TASK ITEM: Output every entry exactly as it appears.

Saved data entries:

^^^^^^^^^^^^^^^^

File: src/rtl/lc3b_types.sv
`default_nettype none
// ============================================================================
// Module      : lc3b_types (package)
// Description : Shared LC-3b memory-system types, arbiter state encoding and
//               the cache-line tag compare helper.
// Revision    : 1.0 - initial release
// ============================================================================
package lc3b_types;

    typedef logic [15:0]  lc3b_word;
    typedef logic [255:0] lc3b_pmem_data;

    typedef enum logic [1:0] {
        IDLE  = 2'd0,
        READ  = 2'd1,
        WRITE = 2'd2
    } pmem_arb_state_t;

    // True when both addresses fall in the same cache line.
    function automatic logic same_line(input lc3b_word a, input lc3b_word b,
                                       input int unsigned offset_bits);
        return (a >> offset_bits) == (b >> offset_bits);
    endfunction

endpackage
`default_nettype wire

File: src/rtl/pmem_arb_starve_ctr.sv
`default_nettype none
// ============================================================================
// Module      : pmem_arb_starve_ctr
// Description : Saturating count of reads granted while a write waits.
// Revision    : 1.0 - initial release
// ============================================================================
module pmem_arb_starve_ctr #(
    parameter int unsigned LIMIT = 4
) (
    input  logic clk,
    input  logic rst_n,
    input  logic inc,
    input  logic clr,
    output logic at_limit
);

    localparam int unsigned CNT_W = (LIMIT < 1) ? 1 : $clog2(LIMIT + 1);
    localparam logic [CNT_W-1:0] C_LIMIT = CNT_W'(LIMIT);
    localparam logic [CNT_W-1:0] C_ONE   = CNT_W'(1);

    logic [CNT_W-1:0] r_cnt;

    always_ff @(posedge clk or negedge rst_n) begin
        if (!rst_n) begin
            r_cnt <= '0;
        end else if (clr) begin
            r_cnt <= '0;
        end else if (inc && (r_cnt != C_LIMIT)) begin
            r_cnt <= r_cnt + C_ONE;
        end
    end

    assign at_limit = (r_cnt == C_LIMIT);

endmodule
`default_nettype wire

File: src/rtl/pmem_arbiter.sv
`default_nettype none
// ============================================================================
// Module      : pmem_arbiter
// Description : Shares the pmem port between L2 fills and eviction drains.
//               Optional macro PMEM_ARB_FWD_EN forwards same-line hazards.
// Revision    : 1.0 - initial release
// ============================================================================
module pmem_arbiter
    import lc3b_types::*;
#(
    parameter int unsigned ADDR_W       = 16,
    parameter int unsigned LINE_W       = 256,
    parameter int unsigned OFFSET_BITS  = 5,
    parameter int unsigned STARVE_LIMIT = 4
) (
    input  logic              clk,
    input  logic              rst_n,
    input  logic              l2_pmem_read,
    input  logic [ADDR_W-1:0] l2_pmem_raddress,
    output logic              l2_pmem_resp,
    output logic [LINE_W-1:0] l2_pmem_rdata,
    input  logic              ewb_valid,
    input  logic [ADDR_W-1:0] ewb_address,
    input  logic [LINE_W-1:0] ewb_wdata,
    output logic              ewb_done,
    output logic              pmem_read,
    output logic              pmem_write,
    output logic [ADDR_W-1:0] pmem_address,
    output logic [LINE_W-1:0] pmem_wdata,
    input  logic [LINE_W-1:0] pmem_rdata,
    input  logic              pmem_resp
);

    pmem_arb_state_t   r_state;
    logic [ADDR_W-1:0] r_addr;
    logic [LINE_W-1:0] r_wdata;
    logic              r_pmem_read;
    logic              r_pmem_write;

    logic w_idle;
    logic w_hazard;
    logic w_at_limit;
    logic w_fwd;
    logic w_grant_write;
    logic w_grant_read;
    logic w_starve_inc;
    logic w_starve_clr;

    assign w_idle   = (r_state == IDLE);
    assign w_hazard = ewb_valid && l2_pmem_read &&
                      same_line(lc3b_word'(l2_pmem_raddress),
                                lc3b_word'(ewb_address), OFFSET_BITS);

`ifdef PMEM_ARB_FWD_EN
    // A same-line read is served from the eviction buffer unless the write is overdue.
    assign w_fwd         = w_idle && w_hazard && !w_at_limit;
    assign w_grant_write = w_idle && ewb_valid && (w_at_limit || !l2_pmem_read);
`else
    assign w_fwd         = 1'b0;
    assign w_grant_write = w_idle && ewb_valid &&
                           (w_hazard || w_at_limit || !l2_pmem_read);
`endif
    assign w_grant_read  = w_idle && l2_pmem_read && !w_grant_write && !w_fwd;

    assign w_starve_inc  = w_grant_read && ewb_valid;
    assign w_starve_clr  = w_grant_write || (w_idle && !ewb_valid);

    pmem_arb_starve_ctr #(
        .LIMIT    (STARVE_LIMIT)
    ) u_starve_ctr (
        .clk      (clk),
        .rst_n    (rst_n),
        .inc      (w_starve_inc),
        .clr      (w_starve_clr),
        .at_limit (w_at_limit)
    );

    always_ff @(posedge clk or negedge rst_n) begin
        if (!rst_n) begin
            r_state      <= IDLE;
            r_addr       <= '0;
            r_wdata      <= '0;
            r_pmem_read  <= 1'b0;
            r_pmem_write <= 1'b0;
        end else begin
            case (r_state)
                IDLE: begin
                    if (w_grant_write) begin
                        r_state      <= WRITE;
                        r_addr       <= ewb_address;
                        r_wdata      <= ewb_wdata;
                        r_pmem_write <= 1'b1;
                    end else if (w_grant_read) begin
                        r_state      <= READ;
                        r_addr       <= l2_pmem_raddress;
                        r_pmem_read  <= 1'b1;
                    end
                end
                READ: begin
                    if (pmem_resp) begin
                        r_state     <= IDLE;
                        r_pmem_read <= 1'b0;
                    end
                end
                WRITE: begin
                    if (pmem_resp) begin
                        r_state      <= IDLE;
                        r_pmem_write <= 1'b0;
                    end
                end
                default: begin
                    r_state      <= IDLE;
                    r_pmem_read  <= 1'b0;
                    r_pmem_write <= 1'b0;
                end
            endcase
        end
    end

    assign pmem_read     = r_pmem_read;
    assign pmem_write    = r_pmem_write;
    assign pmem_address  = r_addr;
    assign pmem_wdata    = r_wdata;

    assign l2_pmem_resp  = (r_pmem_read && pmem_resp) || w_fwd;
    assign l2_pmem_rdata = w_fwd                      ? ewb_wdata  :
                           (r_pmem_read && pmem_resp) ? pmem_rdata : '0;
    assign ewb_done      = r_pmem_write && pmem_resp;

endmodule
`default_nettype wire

^^^^^^^^^^^^^^^^

ANSWER BELOW:
File: src/rtl/lc3b_types.sv
`default_nettype none
// ============================================================================
// Module      : lc3b_types (package)
// Description : Shared LC-3b memory-system types, arbiter state encoding and
//               the cache-line tag compare helper.
// Revision    : 1.0 - initial release
// ============================================================================
package lc3b_types;

    typedef logic [15:0]  lc3b_word;
    typedef logic [255:0] lc3b_pmem_data;

    typedef enum logic [1:0] {
        IDLE  = 2'd0,
        READ  = 2'd1,
        WRITE = 2'd2
    } pmem_arb_state_t;

    // True when both addresses fall in the same cache line.
    function automatic logic same_line(input lc3b_word a, input lc3b_word b,
                                       input int unsigned offset_bits);
        return (a >> offset_bits) == (b >> offset_bits);
    endfunction

endpackage
`default_nettype wire

File: src/rtl/pmem_arb_starve_ctr.sv
`default_nettype none
// ============================================================================
// Module      : pmem_arb_starve_ctr
// Description : Saturating count of reads granted while a write waits.
// Revision    : 1.0 - initial release
// ============================================================================
module pmem_arb_starve_ctr #(
    parameter int unsigned LIMIT = 4
) (
    input  logic clk,
    input  logic rst_n,
    input  logic inc,
    input  logic clr,
    output logic at_limit
);

    localparam int unsigned CNT_W = (LIMIT < 1) ? 1 : $clog2(LIMIT + 1);
    localparam logic [CNT_W-1:0] C_LIMIT = CNT_W'(LIMIT);
    localparam logic [CNT_W-1:0] C_ONE   = CNT_W'(1);

    logic [CNT_W-1:0] r_cnt;

    always_ff @(posedge clk or negedge rst_n) begin
        if (!rst_n) begin
            r_cnt <= '0;
        end else if (clr) begin
            r_cnt <= '0;
        end else if (inc && (r_cnt != C_LIMIT)) begin
            r_cnt <= r_cnt + C_ONE;
        end
    end

    assign at_limit = (r_cnt == C_LIMIT);

endmodule
`default_nettype wire

File: src/rtl/pmem_arbiter.sv
`default_nettype none
// ============================================================================
// Module      : pmem_arbiter
// Description : Shares the pmem port between L2 fills and eviction drains.
//               Optional macro PMEM_ARB_FWD_EN forwards same-line hazards.
// Revision    : 1.0 - initial release
// ============================================================================
module pmem_arbiter
    import lc3b_types::*;
#(
    parameter int unsigned ADDR_W       = 16,
    parameter int unsigned LINE_W       = 256,
    parameter int unsigned OFFSET_BITS  = 5,
    parameter int unsigned STARVE_LIMIT = 4
) (
    input  logic              clk,
    input  logic              rst_n,
    input  logic              l2_pmem_read,
    input  logic [ADDR_W-1:0] l2_pmem_raddress,
    output logic              l2_pmem_resp,
    output logic [LINE_W-1:0] l2_pmem_rdata,
    input  logic              ewb_valid,
    input  logic [ADDR_W-1:0] ewb_address,
    input  logic [LINE_W-1:0] ewb_wdata,
    output logic              ewb_done,
    output logic              pmem_read,
    output logic              pmem_write,
    output logic [ADDR_W-1:0] pmem_address,
    output logic [LINE_W-1:0] pmem_wdata,
    input  logic [LINE_W-1:0] pmem_rdata,
    input  logic              pmem_resp
);

    pmem_arb_state_t   r_state;
    logic [ADDR_W-1:0] r_addr;
    logic [LINE_W-1:0] r_wdata;
    logic              r_pmem_read;
    logic              r_pmem_write;

    logic w_idle;
    logic w_hazard;
    logic w_at_limit;
    logic w_fwd;
    logic w_grant_write;
    logic w_grant_read;
    logic w_starve_inc;
    logic w_starve_clr;

    assign w_idle   = (r_state == IDLE);
    assign w_hazard = ewb_valid && l2_pmem_read &&
                      same_line(lc3b_word'(l2_pmem_raddress),
                                lc3b_word'(ewb_address), OFFSET_BITS);

`ifdef PMEM_ARB_FWD_EN
    // A same-line read is served from the eviction buffer unless the write is overdue.
    assign w_fwd         = w_idle && w_hazard && !w_at_limit;
    assign w_grant_write = w_idle && ewb_valid && (w_at_limit || !l2_pmem_read);
`else
    assign w_fwd         = 1'b0;
    assign w_grant_write = w_idle && ewb_valid &&
                           (w_hazard || w_at_limit || !l2_pmem_read);
`endif
    assign w_grant_read  = w_idle && l2_pmem_read && !w_grant_write && !w_fwd;

    assign w_starve_inc  = w_grant_read && ewb_valid;
    assign w_starve_clr  = w_grant_write || (w_idle && !ewb_valid);

    pmem_arb_starve_ctr #(
        .LIMIT    (STARVE_LIMIT)
    ) u_starve_ctr (
        .clk      (clk),
        .rst_n    (rst_n),
        .inc      (w_starve_inc),
        .clr      (w_starve_clr),
        .at_limit (w_at_limit)
    );

    always_ff @(posedge clk or negedge rst_n) begin
        if (!rst_n) begin
            r_state      <= IDLE;
            r_addr       <= '0;
            r_wdata      <= '0;
            r_pmem_read  <= 1'b0;
            r_pmem_write <= 1'b0;
        end else begin
            case (r_state)
                IDLE: begin
                    if (w_grant_write) begin
                        r_state      <= WRITE;
                        r_addr       <= ewb_address;
                        r_wdata      <= ewb_wdata;
                        r_pmem_write <= 1'b1;
                    end else if (w_grant_read) begin
                        r_state      <= READ;
                        r_addr       <= l2_pmem_raddress;
                        r_pmem_read  <= 1'b1;
                    end
                end
                READ: begin
                    if (pmem_resp) begin
                        r_state     <= IDLE;
                        r_pmem_read <= 1'b0;
                    end
                end
                WRITE: begin
                    if (pmem_resp) begin
                        r_state      <= IDLE;
                        r_pmem_write <= 1'b0;
                    end
                end
                default: begin
                    r_state      <= IDLE;
                    r_pmem_read  <= 1'b0;
                    r_pmem_write <= 1'b0;
                end
            endcase
        end
    end

    assign pmem_read     = r_pmem_read;
    assign pmem_write    = r_pmem_write;
    assign pmem_address  = r_addr;
    assign pmem_wdata    = r_wdata;

    assign l2_pmem_resp  = (r_pmem_read && pmem_resp) || w_fwd;
    assign l2_pmem_rdata = w_fwd                      ? ewb_wdata  :
                           (r_pmem_read && pmem_resp) ? pmem_rdata : '0;
    assign ewb_done      = r_pmem_write && pmem_resp;

endmodule
`default_nettype wire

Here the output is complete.